The development of the economy has been closely associated with social modernization in Mongolia. Beginning with the 1921 revolution, the government took increasing control over the economy. Mongolia has a planned economy based on state and cooperative ownership. Annual planning began in 1941, and five- year plans began in 1948. The plans have been closely integrated with the five-year plans of the Soviet Union since 1961 and with Comecon multilateral plans since 1976. In the years since 1921, Mongolia has been transformed from an almost strictly agrarian economy to a diversified agricultural-industrial economy. Economic reforms in the Soviet Union inspired similar efforts in Mongolia under Jambyn Batmonh, premier between 1974 and 1984 and general secretary of the Mongolian People's Revolutionary Party since 1984. The acceleration of economic development, greater application of science and technology to production, improved management and planning, greater independence for economic enterprises, and more balance among individual, collective, and societal interests were the target areas of reform in the late 1980s.

Underpinning society and the economy are the government and party. Mongolia has a highly centralized government run by a cabinet (the Council of Ministers), with a unicameral legislature (People's Great Hural), and an independent judicial branch overseeing the courts and criminal justice system. Provinces and provincial-level cities and counties and town centers comprise local administration. As in all communist-run states, at the pinnacle of control is one-party rule. The Mongolian People's Revolutionary Party, with a membership of nearly 90,000, operates with quinquennial party congresses and an elected Central Committee. The party's Political Bureau and Secretariat provide standing leadership and carry out day-to-day business. Local party administration coincides with government offices and production units at each level.

Mongolia's national security is intimately linked with that of the Soviet Union. The armed forces have a rich historical tradition in the legacy of the great khans--an era of Mongolian history still resented by the Soviets--and their more immediate revolutionary forbearers of the 1910s and 1920s. The Mongolian People's Army was established in 1921, when the new provisional national government was proclaimed. As in all aspects of modern Mongolian organization, Soviet influence has predominated.

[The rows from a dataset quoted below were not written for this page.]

**src/rtl/btn_en_conditioner.sv**
```systemverilog
// ============================================================================
//  Module   : btn_en_conditioner
//  Purpose  : Debounces a raw push-button and steps a 4-bit enable code once
//             per accepted press, with decodes for the CountUp/CountDown codes.
//  Revision : 1.0 - initial release
// ============================================================================
`default_nettype none

module btn_en_conditioner #(
  parameter int         DEBOUNCE_CYCLES = 2000000,
  parameter logic [3:0] EN_INIT         = 4'b0000
) (
  input  logic       gclk,
  input  logic       rst,
  input  logic       btn_in,
  output logic       btn_level,
  output logic       btn_pulse,
  output logic [3:0] count_en,
  output logic       en_up,
  output logic       en_down
);

  localparam int              CNT_W   = $clog2(DEBOUNCE_CYCLES);
  localparam logic [CNT_W-1:0] CNT_MAX = CNT_W'(DEBOUNCE_CYCLES - 1);
  localparam logic [3:0]      C_UP    = 4'b0101;
  localparam logic [3:0]      C_DOWN  = 4'b1010;

  typedef enum logic [1:0] {
    IDLE        = 2'd0,
    ARM_PRESS   = 2'd1,
    PRESSED     = 2'd2,
    ARM_RELEASE = 2'd3
  } state_t;

  state_t           state_q, state_d;
  logic [1:0]       sync_q, sync_d;
  logic [CNT_W-1:0] cnt_q, cnt_d;
  logic             level_q, level_d;
  logic             pulse_q, pulse_d;
  logic [3:0]       en_q, en_d;
  logic             s;

  assign s = sync_q[1];

  always_comb begin
    sync_d  = {sync_q[0], btn_in};
    state_d = state_q;
    cnt_d   = cnt_q;
    pulse_d = 1'b0;
    en_d    = en_q;
    case (state_q)
      IDLE: begin
        if (s) begin
          state_d = ARM_PRESS;
          cnt_d   = '0;
        end
      end
      ARM_PRESS: begin
        if (!s) begin
          state_d = IDLE;
          cnt_d   = '0;
        end else if (cnt_q == CNT_MAX) begin
          state_d = PRESSED;
          pulse_d = 1'b1;
          en_d    = en_q + 4'd1;
        end else begin
          cnt_d = cnt_q + CNT_W'(1);
        end
      end
      PRESSED: begin
        if (!s) begin
          state_d = ARM_RELEASE;
          cnt_d   = '0;
        end
      end
      ARM_RELEASE: begin
        if (s) begin
          state_d = PRESSED;
        end else if (cnt_q == CNT_MAX) begin
          state_d = IDLE;
        end else begin
          cnt_d = cnt_q + CNT_W'(1);
        end
      end
      default: begin
        state_d = IDLE;
        cnt_d   = '0;
      end
    endcase
    // Level follows the destination state so it changes on the same edge.
    level_d = (state_d == PRESSED) || (state_d == ARM_RELEASE);
  end

  always_ff @(posedge gclk or posedge rst) begin
    if (rst) begin
      sync_q  <= 2'b00;
      state_q <= IDLE;
      cnt_q   <= '0;
      level_q <= 1'b0;
      pulse_q <= 1'b0;
      en_q    <= EN_INIT;
    end else begin
      sync_q  <= sync_d;
      state_q <= state_d;
      cnt_q   <= cnt_d;
      level_q <= level_d;
      pulse_q <= pulse_d;
      en_q    <= en_d;
    end
  end

  assign btn_level = level_q;
  assign btn_pulse = pulse_q;
  assign count_en  = en_q;
  assign en_up     = (en_q == C_UP);
  assign en_down   = (en_q == C_DOWN);

endmodule

`default_nettype wire

```
==> src/rtl/ff_bank_pkg.sv <==
// ff_bank_pkg: shared encodings for the flip-flop bank.
//   - mode_e      : runtime update rule shared by all channels (SR, JK, D, T)
//   - POL_*       : compile-time resolution of the SR=11 input combination
package ff_bank_pkg;

    typedef enum logic [1:0] {
        MODE_SR = 2'b00,
        MODE_JK = 2'b01,
        MODE_D  = 2'b10,
        MODE_T  = 2'b11
    } mode_e;

    localparam int POL_HOLD = 0;
    localparam int POL_SET  = 1;
    localparam int POL_RST  = 2;

endpackage

==> src/rtl/ff_cell.sv <==
// ff_cell: one channel of the flip-flop bank.
// Holds the channel state flop and its sticky SR-illegal flag, and reports
// whether the current inputs form an illegal SR event this cycle.
// Ports:
//   clk      clock, rising edge
//   rst      synchronous active-low reset
//   en       update enable
//   ld       parallel load strobe (beats en)
//   ld_val   value loaded when ld=1
//   mode     shared update rule
//   ctl      {S,R} / {J,K} / {-,D} / {-,T}
//   clr_err  clear the sticky error flag
//   q        channel state
//   err      sticky illegal flag
//   illegal  combinational: this channel is SR=11 with en=1, ld=0 this cycle
module ff_cell
    import ff_bank_pkg::*;
#(
    parameter int SR_POLICY = POL_HOLD
) (
    input  logic       clk,
    input  logic       rst,
    input  logic       en,
    input  logic       ld,
    input  logic       ld_val,
    input  logic [1:0] mode,
    input  logic [1:0] ctl,
    input  logic       clr_err,
    output logic       q,
    output logic       err,
    output logic       illegal
);

    logic q_reg;
    logic q_next;
    logic err_reg;
    logic err_next;

    always_comb begin
        q_next  = q_reg;
        illegal = 1'b0;
        if (ld) begin
            q_next = ld_val;
        end else if (en) begin
            case (mode_e'(mode))
                MODE_SR: begin
                    case (ctl)
                        2'b10: q_next = 1'b1;
                        2'b01: q_next = 1'b0;
                        2'b11: begin
                            illegal = 1'b1;
                            if (SR_POLICY == POL_SET) begin
                                q_next = 1'b1;
                            end else if (SR_POLICY == POL_RST) begin
                                q_next = 1'b0;
                            end
                        end
                        default: q_next = q_reg;
                    endcase
                end
                MODE_JK: begin
                    case (ctl)
                        2'b10:   q_next = 1'b1;
                        2'b01:   q_next = 1'b0;
                        2'b11:   q_next = ~q_reg;
                        default: q_next = q_reg;
                    endcase
                end
                MODE_D: q_next = ctl[0];
                MODE_T: begin
                    if (ctl[0]) begin
                        q_next = ~q_reg;
                    end
                end
                default: q_next = q_reg;
            endcase
        end
    end

    // A new illegal event beats a concurrent clear, so after clr_err the flag
    // reflects only the channels that were illegal in that same cycle.
    always_comb begin
        err_next = err_reg;
        if (illegal) begin
            err_next = 1'b1;
        end else if (clr_err) begin
            err_next = 1'b0;
        end
    end

    always_ff @(posedge clk) begin
        if (!rst) begin
            q_reg   <= 1'b0;
            err_reg <= 1'b0;
        end else begin
            q_reg   <= q_next;
            err_reg <= err_next;
        end
    end

    assign q   = q_reg;
    assign err = err_reg;

endmodule

==> src/rtl/ff_bank.sv <==
// ff_bank: WIDTH independent flip-flop channels sharing one runtime update
// rule (SR / JK / D / T), with parallel preload, sticky per-channel SR-illegal
// flags and a saturating count of cycles containing any illegal channel.
// Ports:
//   clk      clock, rising edge
//   rst      synchronous active-low reset
//   en       global update enable
//   mode     00 SR, 01 JK, 10 D, 11 T
//   ctl      channel i uses ctl[2i+1:2i]
//   ld       parallel load strobe
//   ld_val   parallel load value
//   clr_err  clear err and err_cnt
//   q        channel states
//   qb       combinational ~q
//   err      sticky per-channel illegal flags
//   err_cnt  saturating illegal-cycle counter
module ff_bank
    import ff_bank_pkg::*;
#(
    parameter int WIDTH     = 8,
    parameter int CNT_W     = 8,
    parameter int SR_POLICY = POL_HOLD
) (
    input  logic                 clk,
    input  logic                 rst,
    input  logic                 en,
    input  logic [1:0]           mode,
    input  logic [2*WIDTH-1:0]   ctl,
    input  logic                 ld,
    input  logic [WIDTH-1:0]     ld_val,
    input  logic                 clr_err,
    output logic [WIDTH-1:0]     q,
    output logic [WIDTH-1:0]     qb,
    output logic [WIDTH-1:0]     err,
    output logic [CNT_W-1:0]     err_cnt
);

    localparam logic [CNT_W-1:0] CNT_MAX = '1;
    localparam logic [CNT_W-1:0] CNT_ONE = CNT_W'(1);

    logic [WIDTH-1:0] cell_q;
    logic [WIDTH-1:0] cell_err;
    logic [WIDTH-1:0] cell_illegal;
    logic             any_illegal;
    logic [CNT_W-1:0] cnt_reg;
    logic [CNT_W-1:0] cnt_next;

    generate
        for (genvar gi = 0; gi < WIDTH; gi++) begin : g_cell
            ff_cell #(
                .SR_POLICY(SR_POLICY)
            ) u_cell (
                .clk     (clk),
                .rst     (rst),
                .en      (en),
                .ld      (ld),
                .ld_val  (ld_val[gi]),
                .mode    (mode),
                .ctl     (ctl[2*gi+1:2*gi]),
                .clr_err (clr_err),
                .q       (cell_q[gi]),
                .err     (cell_err[gi]),
                .illegal (cell_illegal[gi])
            );
        end
    endgenerate

    // One count per cycle no matter how many channels were illegal.
    assign any_illegal = |cell_illegal;

    always_comb begin
        cnt_next = cnt_reg;
        if (any_illegal) begin
            if (clr_err) begin
                cnt_next = CNT_ONE;
            end else if (cnt_reg != CNT_MAX) begin
                cnt_next = cnt_reg + CNT_ONE;
            end
        end else if (clr_err) begin
            cnt_next = '0;
        end
    end

    always_ff @(posedge clk) begin
        if (!rst) begin
            cnt_reg <= '0;
        end else begin
            cnt_reg <= cnt_next;
        end
    end

    assign q       = cell_q;
    assign qb      = ~cell_q;
    assign err     = cell_err;
    assign err_cnt = cnt_reg;

endmodule

==> config.mk <==
export PLATFORM = sky130hd
export DESIGN_NAME = ff_bank
export DESIGN_NICKNAME = d
export VERILOG_FILES = /design/src/rtl/ff_bank_pkg.sv /design/src/rtl/ff_cell.sv /design/src/rtl/ff_bank.sv
export SDC_FILE = /design/constraint.sdc
export NUM_CORES = 1
export LEC_CHECK = 0
export ABC_CLOCK_PERIOD_IN_PS = 2800
export BUFFER_PORTS_ARGS = -buffer_cell sky130_fd_sc_hd__buf_2
export CORE_ASPECT_RATIO = 1.4
export CORE_MARGIN = 5
export CORE_UTILIZATION = 45
export CTS_CLUSTER_DIAMETER = 40
export DETAILED_ROUTE_END_ITERATION = 10
export HOLD_SLACK_MARGIN = 0.15
export PLACE_DENSITY = 0.72
export SYNTH_ARGS = -nofsm -noshare
export SYNTH_HDL_FRONTEND = slang
export SYNTH_SLANG_ARGS = --single-unit
==> constraint.sdc <==
create_clock -name clk -period 2.8 [get_ports clk]
set_clock_uncertainty 0.1 [all_clocks]
set_input_delay 0.7 -clock clk [delete_from_list [all_inputs] [get_ports clk]]
set_output_delay 0.7 -clock clk [all_outputs]
set_load 0.1 [all_outputs]
`config.mk`:
```
export PLATFORM = sky130hd
export DESIGN_NAME = prog_run_sequencer
export DESIGN_NICKNAME = d
export VERILOG_FILES = /design/src/rtl/prog_run_sequencer.sv
export SDC_FILE = /design/constraint.sdc
export NUM_CORES = 1
export LEC_CHECK = 0
export ABC_AREA = 1
export CORE_MARGIN = 5
export CORE_UTILIZATION = 29
export CTS_BUF_LIST = sky130_fd_sc_hd__clkbuf_16
export CTS_CLUSTER_DIAMETER = 40
export DETAILED_ROUTE_END_ITERATION = 7
export HOLD_SLACK_MARGIN = 0.08
export PLACE_DENSITY = 0.67
export SYNTH_ARGS = -nofsm -noshare
export SYNTH_HDL_FRONTEND = slang
export SYNTH_SLANG_ARGS = --single-unit
```
`constraint.sdc`:
```
create_clock -name clock -period 2.15 [get_ports clock]
set_input_delay 0.5375 -clock clock [delete_from_list [all_inputs] [get_ports clock]]
set_output_delay 0.5375 -clock clock [all_outputs]
set_load 0.01 [all_outputs]
```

Soviet Red Army troops remained in Mongolia at least until 1925 and were brought back in the 1930s to help quell anticommunist rebellions. They have had a major military presence since then, first poised against the Japanese and later against the Chinese threat. Up through the 1940s, Mongolian troops had had fighting experiences against White Russians, Chinese warlord armies, Mongolian rebels, the Japanese, and Chinese Guomindang (Nationalist) forces.

In the 1950s, serious efforts at military modernization took place, but it was the Sino-Soviet rift that brought about the most dramatic changes. Increasingly close ties developed between the Mongolian and Soviet armed forces in accordance with a succession of mutual defense pacts. Open hostilities between Soviet and Chinese forces in the late 1960s further strengthened ties and led to still greater modernization of the ground and air forces. By 1988 the armed forces numbered 24,500 active-duty personnel--most organized into four motorized rifle divisions and a MiG-21 fighter regiment--and some 200,000 reservists and paramilitary personnel.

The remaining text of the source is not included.